This is interesting! The following should not be in log: 2013-07-19 13:51:43,245 WARN [org.ovirt.engine.core.compat.backendcompat.PropertyInfo] (VdsDeploy) Unable to get value of property: vds for class org.ovirt.engine.core.dal.dbbroker.auditloghandling.AuditLogableBase However, I do not think it is related. I found no reason why at random times we get interrupted exceptions at engine side. Can you please try to stop engine then start and re-try? I would like to see a fresh start of this, if this repeated I will need engine log in debug level, something is happening that I cannot see.

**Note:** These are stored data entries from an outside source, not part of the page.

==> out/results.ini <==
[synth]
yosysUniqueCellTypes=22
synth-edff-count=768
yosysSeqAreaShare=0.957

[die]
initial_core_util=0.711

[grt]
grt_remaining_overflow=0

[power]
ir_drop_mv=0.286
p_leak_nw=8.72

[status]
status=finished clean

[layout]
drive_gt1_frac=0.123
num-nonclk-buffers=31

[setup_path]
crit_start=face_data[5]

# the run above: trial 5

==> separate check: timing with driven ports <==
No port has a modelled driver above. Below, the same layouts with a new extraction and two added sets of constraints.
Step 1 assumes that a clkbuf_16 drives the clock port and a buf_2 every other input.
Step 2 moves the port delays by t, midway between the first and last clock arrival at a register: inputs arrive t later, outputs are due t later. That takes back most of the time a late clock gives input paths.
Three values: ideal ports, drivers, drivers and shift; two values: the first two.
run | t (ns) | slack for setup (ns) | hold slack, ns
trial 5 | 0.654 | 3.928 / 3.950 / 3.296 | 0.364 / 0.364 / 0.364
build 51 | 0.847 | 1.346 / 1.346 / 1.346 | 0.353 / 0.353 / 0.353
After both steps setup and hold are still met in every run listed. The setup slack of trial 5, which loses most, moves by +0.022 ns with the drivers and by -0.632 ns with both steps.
This is an optimization exercise on Yosys and OpenROAD, whose aim is small area and a short achievable clock period, not a production implementation. RTL that was checked went through simulation tests only; none was proved equivalent to the original.

// fir_xifu_ex_simd
module fir_xifu_ex_simd #(
  parameter int unsigned XLEN    = 32,
  parameter int unsigned MAC_LAT = 3,
  parameter int unsigned ID_W    = 4
) (
  input  logic            clk_i,
  input  logic            rst_i,
  input  logic            clear_i,
  input  logic            in_valid_i,
  output logic            in_ready_o,
  input  logic [1:0]      in_op_i,
  input  logic            in_mode_i,
  input  logic            in_sat_i,
  input  logic [ID_W-1:0] in_id_i,
  input  logic [4:0]      in_rd_i,
  input  logic [4:0]      in_rs1_i,
  input  logic [XLEN-1:0] in_base_i,
  input  logic [11:0]     in_imm_i,
  input  logic [4:0]      in_shamt_i,
  input  logic [XLEN-1:0] op_a_i,
  input  logic [XLEN-1:0] op_b_i,
  input  logic [XLEN-1:0] op_c_i,
  input  logic            commit_valid_i,
  input  logic [ID_W-1:0] commit_id_i,
  input  logic            commit_kill_i,
  input  logic            fwd_we_i,
  input  logic [4:0]      fwd_rd_i,
  input  logic [XLEN-1:0] fwd_result_i,
  output logic            mem_valid_o,
  input  logic            mem_ready_i,
  output logic [31:0]     mem_addr_o,
  ...
==> flow/config.mk <==
export PLATFORM = sky130hd
export DESIGN_NAME = fir_xifu_ex_simd
export DESIGN_NICKNAME = fir_xifu_ex_simd
export VERILOG_FILES = /design/flow/design.v
export SDC_FILE = /design/flow/constraint.sdc
export NUM_CORES = 4
export LEC_CHECK = 0
export CAP_MARGIN = 20
export CORE_MARGIN = 2
export CORE_UTILIZATION = 40
export SLEW_MARGIN = 20
==> flow/constraint.sdc <==
create_clock -name core_clock -period 12.5 [get_ports {clk_i}]
set_input_delay 2.5000 -clock core_clock [delete_from_list [all_inputs] [get_ports {clk_i}]]
set_output_delay 2.5000 -clock core_clock [all_outputs]
set_load 0.01 [all_outputs]
standard.sh (not shown) runs the stock make flow with config.mk's settings and CLKGATE_MAP_FILE= SYNTH_SCRIPT=/design/flow/synth_recipe.tcl, a recipe that flattens the netlist after the stock synthesis.
==> flow/flow/run.sh <==
#!/bin/bash
set -euo pipefail
bash standard.sh SETUP_SLACK_MARGIN=7.5 "BUFFER_PORTS_ARGS=-buffer_cell sky130_fd_sc_hd__buf_1" finish > standard_flow.log 2>&1
Then changed:
--- a/flow/design.v
+++ b/flow/design.v
@@ -484,31 +484,38 @@
   logic [17:0]     r_q;
   logic [32:0]     d_q;
   logic            accept, is_dotp, is_mem, is_store;
   logic [31:0]     base, store_data;
   logic            accept_commit, wait_hit;
   logic [32:0]     x, c_biased;
-  logic [2:0]      nb_lo, nb_hi;
+  logic            nb_x1, nb_a1, nb_x2, nb_a2;
+  logic [2:0]      nb_cnt;
   logic [23:0]     dig_acc, dig_mac0;
   logic            ovf;
+  logic [32:0]     res_exact;
   logic [31:0]     next_addr;
   logic            addr_c12, addr_inc, addr_dec;
   logic [19:0]     addr_ones, addr_zeros;
   assign accept        = st_idle_q & in_valid_i;
   assign is_dotp       = (in_op_i == fir_xifu_pkg::OpDotp);
   assign is_store      = (in_op_i == fir_xifu_pkg::OpStore);
   assign is_mem        = (in_op_i == fir_xifu_pkg::OpLoad) | is_store;
   assign base          = (fwd_we_i && (fwd_rd_i == in_rs1_i)) ? fwd_result_i : in_base_i;
   assign store_data    = $signed(op_c_i) >>> in_shamt_i;
   assign accept_commit = commit_valid_i && (commit_id_i == in_id_i) && !commit_kill_i;
   assign wait_hit      = commit_valid_i && (commit_id_i == id_q);
-  assign nb_lo = {1'b0, op_b_i[7] & op_b_i[23], op_b_i[7] ^ op_b_i[23]};
-  assign nb_hi = {1'b0, op_b_i[15] & op_b_i[31], op_b_i[15] ^ op_b_i[31]};
+  assign nb_x1 = op_b_i[7] ^ op_b_i[23];
+  assign nb_a1 = op_b_i[7] & op_b_i[23];
+  assign nb_x2 = op_b_i[15] ^ op_b_i[31];
+  assign nb_a2 = op_b_i[15] & op_b_i[31];
+  assign nb_cnt = {(nb_a1 & nb_a2) | ((nb_a1 ^ nb_a2) & nb_x1 & nb_x2),
+                   (nb_a1 ^ nb_a2) ^ (nb_x1 & nb_x2),
+                   nb_x1 ^ nb_x2};
   assign c_biased = {op_c_i[31], op_c_i} +
-                    (in_mode_i ? {8'hff, 16'd0, nb_lo + nb_hi, 6'd0}
-                               : {9'h1ff, 8'd0, nb_hi[1:0], 6'd0, nb_lo[1:0], 6'd0});
+                    (in_mode_i ? {8'hff, 16'd0, nb_cnt, 6'd0}
+                               : {9'h1ff, 8'd0, nb_a2, nb_x2, 6'd0, nb_a1, nb_x1, 6'd0});
   function automatic logic [11:0] booth4(input logic [7:0] q, input logic qm1);
     logic [8:0] e;
     e = {q, qm1};
     for (int k = 0; k < 4; k++) begin
       booth4[3*k+2] = e[2*k+2];
       booth4[3*k+1] = e[2*k+1] ^ e[2*k];
@@ -559,13 +566,13 @@
   end
   always_ff @(posedge clk_i) begin
     if (accept) begin
       op_q    <= in_op_i;
       rd_q    <= in_rd_i;
       id_q    <= in_id_i;
-      mode8_q <= in_mode_i;
+      mode8_q <= in_mode_i | ~is_dotp;   
       sat_q   <= in_sat_i;
       a_q     <= is_dotp ? op_a_i : (is_mem ? base : 32'd0);
       r_q     <= {op_b_i[23] & ~in_mode_i, op_b_i[7] & ~in_mode_i, op_b_i[31:24],
                   is_dotp ? op_b_i[15:8] : in_imm_i[7:0]};
       if (!is_dotp) r_q[11:8] <= in_imm_i[11:8];
       d_q     <= is_dotp ? c_biased : (is_mem ? {1'b0, store_data} : 33'd0);
@@ -574,13 +581,13 @@
       r_q[7:0]   <= x[7:0];
       if (mode8_q) begin
         a_q[7:0]   <= a_q[15:8];
         a_q[23:16] <= a_q[31:24];
       end
     end else if (st_mac1_q) begin
-      d_q <= mode8_q ? x : {~x[24], x[23:0], r_q[7:0]};
+      d_q <= x;
       a_q <= 32'd0;
     end else if (st_mem_q && mem_ready_i) begin
       d_q <= 33'd0;
       a_q <= next_addr;
     end
   end
@@ -600,10 +607,11 @@
   assign mem_we_o        = (op_q == fir_xifu_pkg::OpStore);
   assign mem_wdata_o     = d_q[31:0];
   assign mem_id_o        = id_q;
   assign out_op_o        = op_q;
   assign out_rd_o        = rd_q;
   assign out_id_o        = id_q;
-  assign ovf             = d_q[32] ^ d_q[31];
-  assign out_result_o    = (sat_q && ovf) ? {d_q[32], {31{~d_q[32]}}} : d_q[31:0];
+  assign res_exact       = mode8_q ? d_q : {~d_q[24], d_q[23:0], r_q[7:0]};
+  assign ovf             = res_exact[32] ^ res_exact[31];
+  assign out_result_o    = (sat_q && ovf) ? {res_exact[32], {31{~res_exact[32]}}} : res_exact[31:0];
   assign out_next_addr_o = a_q;
 endmodule
=>
- clock-buffer cell count went up by 1
- cell count fell by 0.58%
- area after synthesis rose by 0.42%
- utilization is lower by 1.1 points
- maximum frequency shrinks by 0.88%
- wire length shrinks by about 3.5%
- cell area drops by about 2%
- sequential share of layout area came out higher by 0.36 points
- setup slack degrades by 0.048 ns
- synthesized cell count stays the same
For the first run of this note, only the layout was checked, not whether the RTL still works.
Context: an optimization exercise on an open-source flow, tuned for small area, a short achievable clock period and few clock cycles per item. The choices shown serve that exercise and are no tape-out recipe. The RTL was checked by simulation tests, not by an equivalence proof against the original design. Power is estimated from default activity; no workload was simulated.

==> juniper: inputs <==
==> flow/design.v <==
package bnd_pkg;
   localparam int START_W = 32;
   localparam int LEN_W   = 32;
   localparam int END_W   = 33;
   localparam int DEPTH_W = 6;
   localparam logic [DEPTH_W-1:0] DEPTH_MAX = 6'd63;
   localparam int WORD_W  = START_W + LEN_W + 1 + DEPTH_W + 1 + 1;
   localparam int RES_W   = DEPTH_W + 3;
   typedef struct packed {
      logic [START_W-1:0] bracket_start;
      logic [END_W-1:0]   end_pos;
      logic               span_valid;
      logic [DEPTH_W-1:0] previous_depth;
      logic               previous_invalid;
      logic               last_of_pass;
   } item_type;
   typedef struct packed {
      logic [DEPTH_W-1:0] nesting_depth;
      logic               depth_invalid;
      logic               depth_changed;
      logic               stack_overflow;
   } result_type;
endpackage
module bnd_front (
   input  logic                         clock,
   input  logic                         reset,
   input  logic                         req_valid,
   output logic                         req_ready,
   input  logic [bnd_pkg::START_W-1:0]  req_bracket_start,
   input  logic [bnd_pkg::LEN_W-1:0]    req_span_length,
   input  logic                         req_span_valid,
   input  logic [bnd_pkg::DEPTH_W-1:0]  req_previous_depth,
   input  logic                         req_previous_invalid,
   input  logic                         req_last_of_pass,
   output logic                         out_valid,
   output logic [bnd_pkg::WORD_W-1:0]   out_word,
   input  logic                         out_ready
);
   logic [bnd_pkg::WORD_W-1:0] slot0_ff, slot1_ff;
   logic                       wr_ptr_ff, rd_ptr_ff;
   logic [1:0]                 fill_ff, fill_in;
   logic                       ready_ff;
   logic                       push, pop;
   assign req_ready = ready_ff;
   assign push = req_valid && ready_ff;
   assign out_valid = fill_ff != 2'd0;
   assign pop = out_ready && out_valid;
   assign out_word = rd_ptr_ff ? slot1_ff : slot0_ff;
   assign fill_in = fill_ff + 2'(push) - 2'(pop);
   always_ff @(posedge clock) begin
      if (reset) begin
         wr_ptr_ff <= 1'b0;
         rd_ptr_ff <= 1'b0;
         fill_ff <= 2'd0;
         ready_ff <= 1'b0;
      end else begin
         wr_ptr_ff <= wr_ptr_ff ^ push;
         rd_ptr_ff <= rd_ptr_ff ^ pop;
         fill_ff <= fill_in;
         ready_ff <= fill_in != 2'd2;
      end
      if (ready_ff && !wr_ptr_ff) begin
         slot0_ff <= {req_bracket_start, req_span_length, req_span_valid, req_previous_depth,
                      req_previous_invalid, req_last_of_pass};
      end
      if (ready_ff && wr_ptr_ff) begin
         slot1_ff <= {req_bracket_start, req_span_length, req_span_valid, req_previous_depth,
                      req_previous_invalid, req_last_of_pass};
      end
   end
endmodule
module bnd_queue (
   input  logic                clock,
   input  logic                reset,
   input  logic                in_valid,
   input  bnd_pkg::result_type in_data,
   output logic                in_ready,
   output logic                out_valid,
   output bnd_pkg::result_type out_data,
   input  logic                out_ready
);
   logic                head_valid_ff, tail_valid_ff;
   bnd_pkg::result_type head_ff, tail_ff;
   logic                pop;
   assign pop = head_valid_ff && out_ready;
   assign in_ready = !tail_valid_ff;
   assign out_valid = head_valid_ff;
   assign out_data = head_ff;
   always_ff @(posedge clock) begin
      if (reset) begin
         head_valid_ff <= 1'b0;
         tail_valid_ff <= 1'b0;
      end else begin
         if (!head_valid_ff || pop) begin
            head_valid_ff <= tail_valid_ff || in_valid;
            tail_valid_ff <= 1'b0;
         end else begin
            tail_valid_ff <= tail_valid_ff || in_valid;
         end
      end
      if (!head_valid_ff || pop) begin
         head_ff <= tail_valid_ff ? tail_ff : in_data;
      end
      if (!tail_valid_ff) begin
         tail_ff <= in_data;
      end
   end
endmodule
module bnd_ram #(
   parameter int WIDTH = 33,
   parameter int DEPTH = 64
) (
   input  logic             clock,
   input  logic             push,
   input  logic             pop,
   input  logic             load_top,
   input  logic [WIDTH-1:0] wr_data,
   output logic [WIDTH-1:0] top0,
   output logic [WIDTH-1:0] top1
);
   logic [WIDTH-1:0] ent_ff [DEPTH];
   logic             hold_rest, hold_top, new_top;
   assign hold_rest = !push && !pop;
   assign new_top = push || load_top;
   assign hold_top = !new_top && !pop;
   always_ff @(posedge clock) begin
      ent_ff[0] <= ({WIDTH{hold_top}} & ent_ff[0])
                 | ({WIDTH{new_top}} & wr_data)
                 | ({WIDTH{pop}} & ent_ff[1]);
      for (int i = 1; i < DEPTH - 1; i++) begin
         ent_ff[i] <= ({WIDTH{hold_rest}} & ent_ff[i])
                    | ({WIDTH{push}} & ent_ff[i-1])
                    | ({WIDTH{pop}} & ent_ff[i+1]);
      end
      ent_ff[DEPTH-1] <= ({WIDTH{!push}} & ent_ff[DEPTH-1])
                       | ({WIDTH{push}} & ent_ff[DEPTH-2]);
   end
   assign top0 = ent_ff[0];
   assign top1 = ent_ff[1];
endmodule
module bnd_back #(
   parameter int STACK_DEPTH = 64
) (
   input  logic                        clock,
   input  logic                        reset,
   input  logic                        in_valid,
   input  logic [bnd_pkg::WORD_W-1:0]  in_word,
   output logic                        in_ready,
   output logic                        out_valid,
   output bnd_pkg::result_type         out_data,
   input  logic                        out_ready
);
   localparam int CW = $clog2(STACK_DEPTH + 1);
   logic                  x_valid_ff;
   bnd_pkg::item_type     x_ff, x_in;
   logic [CW-1:0]         count_ff, count_in;
   logic [bnd_pkg::END_W-1:0] bound_ff, bound_in;
   logic [bnd_pkg::END_W-1:0] top0, top1, start;
   logic [bnd_pkg::START_W-1:0] w_start;
   logic [bnd_pkg::LEN_W-1:0]   w_len;
   logic                        w_sv, w_pi, w_last;
   logic [bnd_pkg::DEPTH_W-1:0] w_pd;
   logic empty, one, full, top0_ge, top1_ge, bound_ge;
   logic pop_all, no_pop, one_pop;
   logic finish, step, st_push, st_pop, st_load;
   logic [bnd_pkg::DEPTH_W-1:0] depth;
   logic [CW-1:0] count_m1;
   assign {w_start, w_len, w_sv, w_pd, w_pi, w_last} = in_word;
   always_comb begin
      x_in.bracket_start = w_start;
      x_in.end_pos = {1'b0, w_start} + {1'b0, w_len};
      x_in.span_valid = w_sv;
      x_in.previous_depth = w_pd;
      x_in.previous_invalid = w_pi;
      x_in.last_of_pass = w_last;
   end
   assign start = {1'b0, x_ff.bracket_start};
   assign empty = count_ff == '0;
   assign one = count_ff == CW'(1);
   assign full = count_ff[CW-1];
   assign top0_ge = top0 >= start;
   assign top1_ge = top1 >= start;
   assign bound_ge = bound_ff >= start;
   assign count_m1 = count_ff - CW'(1);
   assign pop_all = empty || !bound_ge;
   assign no_pop = !pop_all && top0_ge;
   assign one_pop = !pop_all && !top0_ge && (one || top1_ge);
   assign step = x_valid_ff && x_ff.span_valid && !pop_all && !top0_ge && !one && !top1_ge;
   assign finish = x_valid_ff && !step && out_ready;
   assign in_ready = !x_valid_ff || finish;
   assign st_pop = step;
   assign st_push = finish && x_ff.span_valid && no_pop && !full;
   assign st_load = finish && x_ff.span_valid && (pop_all || one_pop);
   always_comb begin
      if (pop_all) depth = '0;
      else if (one_pop) depth = count_m1[bnd_pkg::DEPTH_W-1:0];
      else if (full) depth = bnd_pkg::DEPTH_MAX;
      else depth = count_ff[bnd_pkg::DEPTH_W-1:0];
   end
   always_comb begin
      out_valid = finish;
      if (x_ff.span_valid) begin
         out_data.nesting_depth = depth;
         out_data.depth_invalid = 1'b0;
         out_data.depth_changed = x_ff.previous_invalid || (depth != x_ff.previous_depth);
         out_data.stack_overflow = no_pop && full;
      end else begin
         out_data.nesting_depth = '0;
         out_data.depth_invalid = 1'b1;
         out_data.depth_changed = 1'b0;
         out_data.stack_overflow = 1'b0;
      end
   end
   always_comb begin
      count_in = count_ff;
      bound_in = bound_ff;
      if (st_pop) count_in = count_m1;
      if (st_push) count_in = count_ff + CW'(1);
      if (st_load) count_in = one_pop ? count_ff : CW'(1);
      if (st_load && (pop_all || one)) begin
         bound_in = x_ff.end_pos;
      end else if (st_push || st_load) begin
         if (x_ff.end_pos > bound_ff) bound_in = x_ff.end_pos;
      end
      if (finish && x_ff.last_of_pass) count_in = '0;
   end
   bnd_ram #(
      .WIDTH (bnd_pkg::END_W),
      .DEPTH (STACK_DEPTH)
   ) u_stack (
      .clock    (clock),
      .push     (st_push),
      .pop      (st_pop),
      .load_top (st_load),
      .wr_data  (x_ff.end_pos),
      .top0     (top0),
      .top1     (top1)
   );
   always_ff @(posedge clock) begin
      if (reset) begin
         x_valid_ff <= 1'b0;
         count_ff <= '0;
      end else begin
         if (in_ready) x_valid_ff <= in_valid;
         count_ff <= count_in;
      end
      if (in_ready) x_ff <= x_in;
      bound_ff <= bound_in;
   end
endmodule
module bracket_nesting_depth (
   input  logic                         clock,
   input  logic                         reset,
   input  logic                         req_valid,
   output logic                         req_ready,
   input  logic [bnd_pkg::START_W-1:0]  req_bracket_start,
   input  logic [bnd_pkg::LEN_W-1:0]    req_span_length,
   input  logic                         req_span_valid,
   input  logic [bnd_pkg::DEPTH_W-1:0]  req_previous_depth,
   input  logic                         req_previous_invalid,
   input  logic                         req_last_of_pass,
   output logic                         rsp_valid,
   input  logic                         rsp_ready,
   output logic [bnd_pkg::DEPTH_W-1:0]  rsp_nesting_depth,
   output logic                         rsp_depth_invalid,
   output logic                         rsp_depth_changed,
   output logic                         rsp_stack_overflow
);
   localparam int STACK_DEPTH = 64;
   logic                       fr_valid, fr_ready;
   logic [bnd_pkg::WORD_W-1:0] fr_word;
   logic                       ex_valid, ex_ready;
   bnd_pkg::result_type        ex_data, result;
   bnd_front u_front (
      .clock                (clock),
      .reset                (reset),
      .req_valid            (req_valid),
      .req_ready            (req_ready),
      .req_bracket_start    (req_bracket_start),
      .req_span_length      (req_span_length),
      .req_span_valid       (req_span_valid),
      .req_previous_depth   (req_previous_depth),
      .req_previous_invalid (req_previous_invalid),
      .req_last_of_pass     (req_last_of_pass),
      .out_valid            (fr_valid),
      .out_word             (fr_word),
      .out_ready            (fr_ready)
   );
   bnd_back #(
      .STACK_DEPTH (STACK_DEPTH)
   ) u_back (
      .clock     (clock),
      .reset     (reset),
      .in_valid  (fr_valid),
      .in_word   (fr_word),
      .in_ready  (fr_ready),
      .out_valid (ex_valid),
      .out_data  (ex_data),
      .out_ready (ex_ready)
   );
   bnd_queue u_queue (
      .clock     (clock),
      .reset     (reset),
      .in_valid  (ex_valid),
      .in_data   (ex_data),
      .in_ready  (ex_ready),
      .out_valid (rsp_valid),
      .out_data  (result),
      .out_ready (rsp_ready)
   );
   assign rsp_nesting_depth = result.nesting_depth;
   assign rsp_depth_invalid = result.depth_invalid;
   assign rsp_depth_changed = result.depth_changed;
   assign rsp_stack_overflow = result.stack_overflow;
endmodule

Hello Yair, Any reason why we see the following? can it cause any issue? does it imply data model issue? I cannot see anything that goes wrong... until this interrupt. 2013-07-22 15:51:25,826 WARN [org.ovirt.engine.core.compat.backendcompat.PropertyInfo] (VdsDeploy) Unable to get value of property: glusterVolume for class org.ovirt.engine.core.dal.dbbroker.auditloghandling.AuditLogableBase 2013-07-22 15:51:25,827 WARN [org.ovirt.engine.core.compat.backendcompat.PropertyInfo] (VdsDeploy) Unable to get value of property: vds for class org.ovirt.engine.core.dal.dbbroker.auditloghandling.AuditLogableBase
Firewall rule was killing SSH sessions with 10+ seconds of inactivity.